Records contained in a dataset
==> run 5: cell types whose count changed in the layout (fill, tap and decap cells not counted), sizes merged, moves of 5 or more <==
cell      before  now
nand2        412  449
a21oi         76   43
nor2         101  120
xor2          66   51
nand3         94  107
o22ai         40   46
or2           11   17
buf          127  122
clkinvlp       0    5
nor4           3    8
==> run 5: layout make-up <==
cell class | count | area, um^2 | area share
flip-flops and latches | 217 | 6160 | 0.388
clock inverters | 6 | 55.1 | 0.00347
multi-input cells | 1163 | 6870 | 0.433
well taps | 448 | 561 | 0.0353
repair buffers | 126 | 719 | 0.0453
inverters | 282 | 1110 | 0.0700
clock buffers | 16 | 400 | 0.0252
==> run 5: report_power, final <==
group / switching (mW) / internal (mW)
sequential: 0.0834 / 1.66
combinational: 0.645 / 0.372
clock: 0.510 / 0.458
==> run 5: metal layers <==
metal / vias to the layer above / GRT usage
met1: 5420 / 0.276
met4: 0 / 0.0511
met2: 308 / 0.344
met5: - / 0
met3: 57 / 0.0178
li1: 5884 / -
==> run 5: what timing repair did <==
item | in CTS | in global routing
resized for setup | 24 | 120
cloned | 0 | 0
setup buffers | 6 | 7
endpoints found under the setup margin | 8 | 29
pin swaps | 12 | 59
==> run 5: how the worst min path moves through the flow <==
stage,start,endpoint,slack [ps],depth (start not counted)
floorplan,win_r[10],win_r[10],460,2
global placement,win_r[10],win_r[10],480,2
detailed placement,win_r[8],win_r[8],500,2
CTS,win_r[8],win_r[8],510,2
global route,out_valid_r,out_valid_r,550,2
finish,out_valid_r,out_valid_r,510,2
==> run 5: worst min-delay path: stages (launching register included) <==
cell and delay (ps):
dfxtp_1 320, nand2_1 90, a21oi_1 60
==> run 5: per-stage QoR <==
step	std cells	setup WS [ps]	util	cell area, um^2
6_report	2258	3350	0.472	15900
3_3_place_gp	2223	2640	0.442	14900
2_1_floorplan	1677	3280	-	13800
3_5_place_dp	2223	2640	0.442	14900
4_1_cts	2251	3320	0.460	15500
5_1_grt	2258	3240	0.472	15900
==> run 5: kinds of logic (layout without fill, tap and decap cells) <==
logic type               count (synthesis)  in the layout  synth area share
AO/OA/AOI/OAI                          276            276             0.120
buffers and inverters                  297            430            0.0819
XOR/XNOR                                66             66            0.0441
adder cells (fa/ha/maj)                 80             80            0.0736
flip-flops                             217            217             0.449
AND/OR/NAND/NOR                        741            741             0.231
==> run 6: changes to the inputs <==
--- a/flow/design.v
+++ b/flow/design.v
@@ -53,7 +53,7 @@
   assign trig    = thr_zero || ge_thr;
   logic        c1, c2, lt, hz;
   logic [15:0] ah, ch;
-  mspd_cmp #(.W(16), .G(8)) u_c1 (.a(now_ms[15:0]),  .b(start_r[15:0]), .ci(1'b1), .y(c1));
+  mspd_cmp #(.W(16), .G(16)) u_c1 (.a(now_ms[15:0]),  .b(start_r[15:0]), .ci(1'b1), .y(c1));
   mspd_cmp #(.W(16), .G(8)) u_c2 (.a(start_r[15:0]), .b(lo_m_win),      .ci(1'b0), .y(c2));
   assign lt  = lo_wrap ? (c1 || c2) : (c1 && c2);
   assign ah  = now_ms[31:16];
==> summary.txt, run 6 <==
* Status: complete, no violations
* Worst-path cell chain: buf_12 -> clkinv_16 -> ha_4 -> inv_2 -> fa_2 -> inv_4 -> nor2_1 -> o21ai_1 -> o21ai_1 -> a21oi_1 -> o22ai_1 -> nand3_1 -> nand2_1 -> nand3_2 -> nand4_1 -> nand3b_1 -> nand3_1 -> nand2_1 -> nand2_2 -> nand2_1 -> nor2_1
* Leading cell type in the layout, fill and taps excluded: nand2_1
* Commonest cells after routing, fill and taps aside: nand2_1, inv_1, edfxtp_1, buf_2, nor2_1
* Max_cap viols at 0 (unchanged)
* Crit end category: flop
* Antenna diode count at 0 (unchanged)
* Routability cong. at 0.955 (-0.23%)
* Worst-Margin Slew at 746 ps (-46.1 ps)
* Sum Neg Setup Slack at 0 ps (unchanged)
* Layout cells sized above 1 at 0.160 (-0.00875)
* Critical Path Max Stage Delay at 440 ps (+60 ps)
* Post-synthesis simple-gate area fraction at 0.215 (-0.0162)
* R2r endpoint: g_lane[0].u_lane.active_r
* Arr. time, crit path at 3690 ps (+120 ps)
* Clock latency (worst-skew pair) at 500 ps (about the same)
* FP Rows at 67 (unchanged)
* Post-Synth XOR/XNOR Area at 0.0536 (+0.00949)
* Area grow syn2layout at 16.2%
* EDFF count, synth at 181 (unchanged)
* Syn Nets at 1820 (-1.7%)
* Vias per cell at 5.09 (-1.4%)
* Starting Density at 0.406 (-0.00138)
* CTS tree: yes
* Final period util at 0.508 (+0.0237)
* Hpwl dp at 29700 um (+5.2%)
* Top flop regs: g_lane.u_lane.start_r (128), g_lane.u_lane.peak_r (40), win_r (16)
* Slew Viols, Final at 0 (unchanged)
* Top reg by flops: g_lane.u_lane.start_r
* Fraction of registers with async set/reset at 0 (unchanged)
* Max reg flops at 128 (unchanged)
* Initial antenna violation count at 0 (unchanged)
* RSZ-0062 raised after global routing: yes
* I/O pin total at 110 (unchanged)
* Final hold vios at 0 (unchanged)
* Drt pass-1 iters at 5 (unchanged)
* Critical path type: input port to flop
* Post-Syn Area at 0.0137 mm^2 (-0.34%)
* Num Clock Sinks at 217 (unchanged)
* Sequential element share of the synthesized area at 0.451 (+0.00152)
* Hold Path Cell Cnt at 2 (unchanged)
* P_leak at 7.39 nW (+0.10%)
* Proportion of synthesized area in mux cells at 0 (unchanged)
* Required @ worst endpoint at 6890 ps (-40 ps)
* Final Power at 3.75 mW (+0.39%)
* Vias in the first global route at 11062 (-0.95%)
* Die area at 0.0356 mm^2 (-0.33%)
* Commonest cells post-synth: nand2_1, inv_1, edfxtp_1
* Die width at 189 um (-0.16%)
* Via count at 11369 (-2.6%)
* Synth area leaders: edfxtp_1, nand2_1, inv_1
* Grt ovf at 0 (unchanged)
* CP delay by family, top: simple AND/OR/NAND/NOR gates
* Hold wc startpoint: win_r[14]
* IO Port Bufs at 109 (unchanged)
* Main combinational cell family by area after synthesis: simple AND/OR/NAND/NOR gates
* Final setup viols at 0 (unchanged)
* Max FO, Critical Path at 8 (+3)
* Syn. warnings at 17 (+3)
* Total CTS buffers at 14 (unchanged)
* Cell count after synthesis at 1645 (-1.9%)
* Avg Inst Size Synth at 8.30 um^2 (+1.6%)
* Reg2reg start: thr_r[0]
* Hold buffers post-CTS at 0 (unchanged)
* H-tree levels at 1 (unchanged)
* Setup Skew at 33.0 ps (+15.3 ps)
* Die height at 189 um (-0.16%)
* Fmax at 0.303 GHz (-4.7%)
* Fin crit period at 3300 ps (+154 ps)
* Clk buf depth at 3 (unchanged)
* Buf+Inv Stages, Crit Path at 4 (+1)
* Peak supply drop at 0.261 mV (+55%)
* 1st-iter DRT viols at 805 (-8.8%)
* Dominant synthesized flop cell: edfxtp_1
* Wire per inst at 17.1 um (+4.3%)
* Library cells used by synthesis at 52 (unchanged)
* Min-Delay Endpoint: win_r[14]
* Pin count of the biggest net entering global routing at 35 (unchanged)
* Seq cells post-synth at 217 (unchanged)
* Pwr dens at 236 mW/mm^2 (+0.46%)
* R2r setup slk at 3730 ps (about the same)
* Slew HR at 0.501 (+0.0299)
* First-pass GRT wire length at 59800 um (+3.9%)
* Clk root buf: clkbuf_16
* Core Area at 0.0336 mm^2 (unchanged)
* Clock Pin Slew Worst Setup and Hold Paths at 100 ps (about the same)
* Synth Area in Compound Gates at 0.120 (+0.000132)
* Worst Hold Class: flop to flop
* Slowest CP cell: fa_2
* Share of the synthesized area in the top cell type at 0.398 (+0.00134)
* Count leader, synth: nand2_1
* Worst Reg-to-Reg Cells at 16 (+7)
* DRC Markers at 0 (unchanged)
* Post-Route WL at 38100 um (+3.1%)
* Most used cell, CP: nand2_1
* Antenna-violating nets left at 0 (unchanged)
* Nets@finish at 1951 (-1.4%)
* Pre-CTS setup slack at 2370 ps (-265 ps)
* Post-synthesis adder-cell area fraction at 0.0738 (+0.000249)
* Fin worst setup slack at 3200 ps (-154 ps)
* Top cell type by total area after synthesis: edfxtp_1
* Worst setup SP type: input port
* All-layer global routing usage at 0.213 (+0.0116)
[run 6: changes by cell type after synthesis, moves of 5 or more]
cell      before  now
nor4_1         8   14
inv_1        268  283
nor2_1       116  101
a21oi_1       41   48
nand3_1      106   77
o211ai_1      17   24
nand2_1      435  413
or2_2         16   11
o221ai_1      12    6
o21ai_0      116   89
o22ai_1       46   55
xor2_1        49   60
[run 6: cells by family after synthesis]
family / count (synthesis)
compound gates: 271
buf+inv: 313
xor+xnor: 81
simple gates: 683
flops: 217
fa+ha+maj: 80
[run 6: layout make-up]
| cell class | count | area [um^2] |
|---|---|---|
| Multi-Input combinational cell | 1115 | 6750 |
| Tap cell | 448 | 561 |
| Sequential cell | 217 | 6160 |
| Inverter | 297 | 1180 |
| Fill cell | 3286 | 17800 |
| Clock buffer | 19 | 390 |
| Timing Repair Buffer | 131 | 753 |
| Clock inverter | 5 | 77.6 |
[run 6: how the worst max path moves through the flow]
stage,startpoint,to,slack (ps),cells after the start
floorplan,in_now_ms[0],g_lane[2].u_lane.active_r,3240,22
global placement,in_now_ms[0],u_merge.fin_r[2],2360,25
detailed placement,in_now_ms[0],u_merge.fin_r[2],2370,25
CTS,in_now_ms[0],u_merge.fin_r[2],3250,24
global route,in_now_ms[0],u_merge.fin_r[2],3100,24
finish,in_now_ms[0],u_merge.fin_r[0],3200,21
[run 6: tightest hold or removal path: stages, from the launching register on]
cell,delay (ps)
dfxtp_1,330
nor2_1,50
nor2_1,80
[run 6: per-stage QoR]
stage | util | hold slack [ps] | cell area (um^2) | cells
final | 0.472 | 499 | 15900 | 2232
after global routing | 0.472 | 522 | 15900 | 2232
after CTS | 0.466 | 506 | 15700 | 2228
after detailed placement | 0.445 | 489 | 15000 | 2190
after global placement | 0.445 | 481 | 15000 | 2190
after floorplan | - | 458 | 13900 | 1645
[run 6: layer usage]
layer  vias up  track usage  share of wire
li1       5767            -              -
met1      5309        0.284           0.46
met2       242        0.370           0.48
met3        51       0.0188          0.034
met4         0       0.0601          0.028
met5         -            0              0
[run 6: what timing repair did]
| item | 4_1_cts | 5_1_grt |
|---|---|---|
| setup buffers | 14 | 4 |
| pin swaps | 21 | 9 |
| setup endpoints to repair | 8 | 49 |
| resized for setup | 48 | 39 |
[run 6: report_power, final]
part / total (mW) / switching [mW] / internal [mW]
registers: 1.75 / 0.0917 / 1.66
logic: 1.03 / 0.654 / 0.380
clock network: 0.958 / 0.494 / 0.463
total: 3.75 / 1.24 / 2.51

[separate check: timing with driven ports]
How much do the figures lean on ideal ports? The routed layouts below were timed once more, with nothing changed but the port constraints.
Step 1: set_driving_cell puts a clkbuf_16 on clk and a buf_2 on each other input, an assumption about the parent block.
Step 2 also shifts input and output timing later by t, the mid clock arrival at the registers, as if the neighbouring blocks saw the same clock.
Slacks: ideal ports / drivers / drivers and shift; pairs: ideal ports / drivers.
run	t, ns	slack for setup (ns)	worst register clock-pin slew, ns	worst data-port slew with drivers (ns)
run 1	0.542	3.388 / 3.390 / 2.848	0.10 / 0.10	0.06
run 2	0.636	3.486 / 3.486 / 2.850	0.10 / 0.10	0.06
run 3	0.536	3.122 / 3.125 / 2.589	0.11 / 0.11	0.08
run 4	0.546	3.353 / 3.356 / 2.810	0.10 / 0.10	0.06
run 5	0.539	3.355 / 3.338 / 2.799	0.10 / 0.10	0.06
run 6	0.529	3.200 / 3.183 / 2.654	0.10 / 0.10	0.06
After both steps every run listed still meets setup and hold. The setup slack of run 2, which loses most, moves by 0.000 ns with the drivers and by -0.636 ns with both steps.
From an optimization exercise on the open Yosys and OpenROAD flow, aimed at small area, a short achievable clock period and few clock cycles per item; shortcuts taken in it are not production practice.
In this exercise RTL edits were held to simulation tests only and were not proved equivalent to the original.

trial 32:
==> flow/design.v (excerpt) <==
module xtea3_block_cipher_unit (
  input  wire logic        clk_i,
  input  wire logic        rst_ni,
  input  wire logic        cfg_valid_i,
  output logic             cfg_ready_o,
  input  wire logic [2:0]  cfg_index_i,
  input  wire logic [63:0] cfg_data_i,
  input  wire logic        start,
  output logic             busy,
  input  wire logic        cmd_i,
  input  wire logic [31:0] in_word0_i,
  input  wire logic [31:0] in_word1_i,
  input  wire logic [31:0] in_word2_i,
  input  wire logic [31:0] in_word3_i,
  output logic             done_o,
  output logic [31:0]      out_word0_o,
  output logic [31:0]      out_word1_o,
  output logic [31:0]      out_word2_o,
  output logic [31:0]      out_word3_o
);
  localparam xtea3_pkg::word_t DeltaR0  = 32'(64'(xtea3_pkg::Delta) * 64'd96);
  localparam xtea3_pkg::word_t NegDelta = -xtea3_pkg::Delta;
  xtea3_pkg::key_t  key_q;
  logic [7:0]       rounds_q;
  xtea3_pkg::word_t dr_q;          
  logic             calc_q;        
  logic [3:0]       calc_n;        
  logic             busy_q, done_q;
  logic             a_val, a_calc, a_dec;
  logic             a_fin;         
  logic             a_white;       
  logic [7:0]       a_cnt;         
  logic [1:0]       a_wp;          
  logic [1:0]       a_selx_h, a_selx_l, a_sely_h, a_sely_l;
  xtea3_pkg::block_t a_w;
  xtea3_pkg::word_t a_tau;         
  logic             b_val, b_calc, b_dec, b_white, b_zero;
  logic [7:0]       b_cnt;
  logic [1:0]       b_wp;
  ...
Size in the first run: ~0.060 mm² of cells after synthesis.
clock: 10.5 ns
lec_check: 0
cap_margin: 30
core_margin: 2
core_utilization: 45
cts_cluster_diameter: 120
cts_cluster_size: 22
place_density: 0.6
setup_slack_margin: 5
slew_margin: 30
run.sh (not shown) runs the stock make flow with config.mk's settings and CLKGATE_MAP_FILE= SYNTH_SCRIPT=/design/flow/synth_recipe.tcl, a recipe that flattens the netlist after the stock synthesis.
In summary, trial 32 completed successfully, with a layout that passed the timing, design-rule and antenna checks.
Testbench counts of trial 32, summed over its fixed seeds: cycles 86,024, blocks 960.
diff inputs: trial 32 => trial 7
# trial 32
export LEC_CHECK = 0
export CAP_MARGIN = 30
export CORE_MARGIN = 2
export CORE_UTILIZATION = 45
export CTS_CLUSTER_DIAMETER = 120
export CTS_CLUSTER_SIZE = 22
export PLACE_DENSITY = 0.6
export SETUP_SLACK_MARGIN = 5
export SLEW_MARGIN = 30
create_clock -name core_clock -period 10.5 [get_ports {clk_i}]
# trial 7
export LEC_CHECK = 0
export CAP_MARGIN = 30
export CORE_MARGIN = 2
export CORE_UTILIZATION = 45
export CTS_CLUSTER_DIAMETER = 120
export CTS_CLUSTER_SIZE = 22
export PLACE_DENSITY = 0.6
export SLEW_MARGIN = 30
create_clock -name core_clock -period 10.5 [get_ports {clk_i}]
==> flow/flow/run.sh (new file) <==
#!/bin/bash
set -euo pipefail
bash standard.sh SETUP_SLACK_MARGIN=7 "BUFFER_PORTS_ARGS=-buffer_cell sky130_fd_sc_hd__buf_2" finish > standard_make.log 2>&1
==> flow/standard.sh (new file) <==
#!/bin/bash
# synth_recipe.tcl (not shown) runs the flow's synth.tcl, then flattens the netlist and writes it again
# the make line also repeats each setting of config.mk as NAME=value (left out here)
make -C /OpenROAD-flow-scripts/flow DESIGN_CONFIG=/design/flow/config.mk WORK_HOME=/design/flow/orfs CLKGATE_MAP_FILE= SYNTH_SCRIPT=/design/flow/synth_recipe.tcl "${@:-finish}"
removed: flow/run.sh
==> comparison <==
- met1 routing resource usage after global routing up 2.2 points in trial 7 wrt trial 32
- Placement-stage cell area of trial 7 falls short of that of trial 32 by a few percent.
- Compared with trial 32, in trial 7 final design area excluding fillers grew by 0.95%, detailed-routed wire length on met3 moved up, clock sink count barely changed, critical path depth fell by 6.
- Cmp trial 7 vs trial 32: filler-free cell count of the finished design higher in trial 7
- Cell type of the slowest stage on the worst timing path: mux4_2 -> trial 7, buf_4 -> trial 32
- The largest net degree at the start of global routing in trial 7 is 1.07 times that in trial 32.
- Comparing trial 32 against trial 7, there is no change at all in number of cells produced by synthesis.

---

xtea3_block_cipher_unit, a different RTL version from the one above (not shown whole).
Size: ~330 I/O pins, ~61000 um2 of cells after synthesis.
export LEC_CHECK = 0
export CAP_MARGIN = 30
export CORE_MARGIN = 2
export CORE_UTILIZATION = 45
export CTS_CLUSTER_DIAMETER = 120
export CTS_CLUSTER_SIZE = 22
export PLACE_DENSITY = 0.6
export SLEW_MARGIN = 30
create_clock -name core_clock -period 10.5 [get_ports {clk_i}]
standard.sh (not shown) runs the stock make flow with config.mk's settings and CLKGATE_MAP_FILE= SYNTH_SCRIPT=/design/flow/synth_recipe.tcl, a recipe that flattens the netlist after the stock synthesis.
==> flow/flow/run.sh <==
#!/bin/bash
set -euo pipefail
bash standard.sh SETUP_SLACK_MARGIN=7 finish > standard_make.log 2>&1
The starting point produced a clean layout.
Testbench counts at the start, summed over its fixed seeds: cycles 86,024, blocks 960.
Change:
==> flow/flow/run.sh (replaced) <==
#!/bin/bash
set -euo pipefail
bash standard.sh SETUP_SLACK_MARGIN=7 "BUFFER_PORTS_ARGS=-buffer_cell sky130_fd_sc_hd__buf_2" finish > standard_make.log 2>&1
Result: The new run finished clean; via count goes down by 0.40%; register-to-register slack gains 0.07 ns; hold slack barely changes; fmax rises by 1.0%; synthesized area does not change.

static timing again, ports no longer ideal:
In the flow no input, the clock included, has a driving cell. The finished layouts below were timed again as built, in two steps. Step 1 sets driving cells, clkbuf_16 on the clock port and buf_2 on the other inputs (assumed; they add their load-dependent delay and slew). Step 2 also shifts input and output timing later by t, the mid clock arrival at the registers, as if the neighbouring blocks saw the same clock. a / b / c = ideal ports / drivers / drivers and shift; a / b = the first two.
run	t (ns)	setup WS [ns]	worst slew at a driven data input, ns
trial 32	0.795	5.411 / 5.411 / 5.411	0.08
trial 7	0.789	6.952 / 6.914 / 6.235	0.09
the first run of note 2	0.782	6.901 / 6.901 / 6.317	0.11
the second run of note 2	0.784	6.937 / 6.921 / 6.202	0.11
After both steps every run listed still meets setup and hold. The setup slack of the second run of note 2, which loses most, moves by -0.016 ns with the drivers and by -0.735 ns with both steps.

* _Exercise objective_
Beginning with the line that has "group / switching (mW) / internal (mW)" and ending with the line that has "met5: - / 0", set down the lines above exactly and include no others.

* _Output for this task_
group / switching (mW) / internal (mW)
sequential: 0.0834 / 1.66
combinational: 0.645 / 0.372
clock: 0.510 / 0.458
==> run 5: metal layers <==
metal / vias to the layer above / GRT usage
met1: 5420 / 0.276
met4: 0 / 0.0511
met2: 308 / 0.344
met5: - / 0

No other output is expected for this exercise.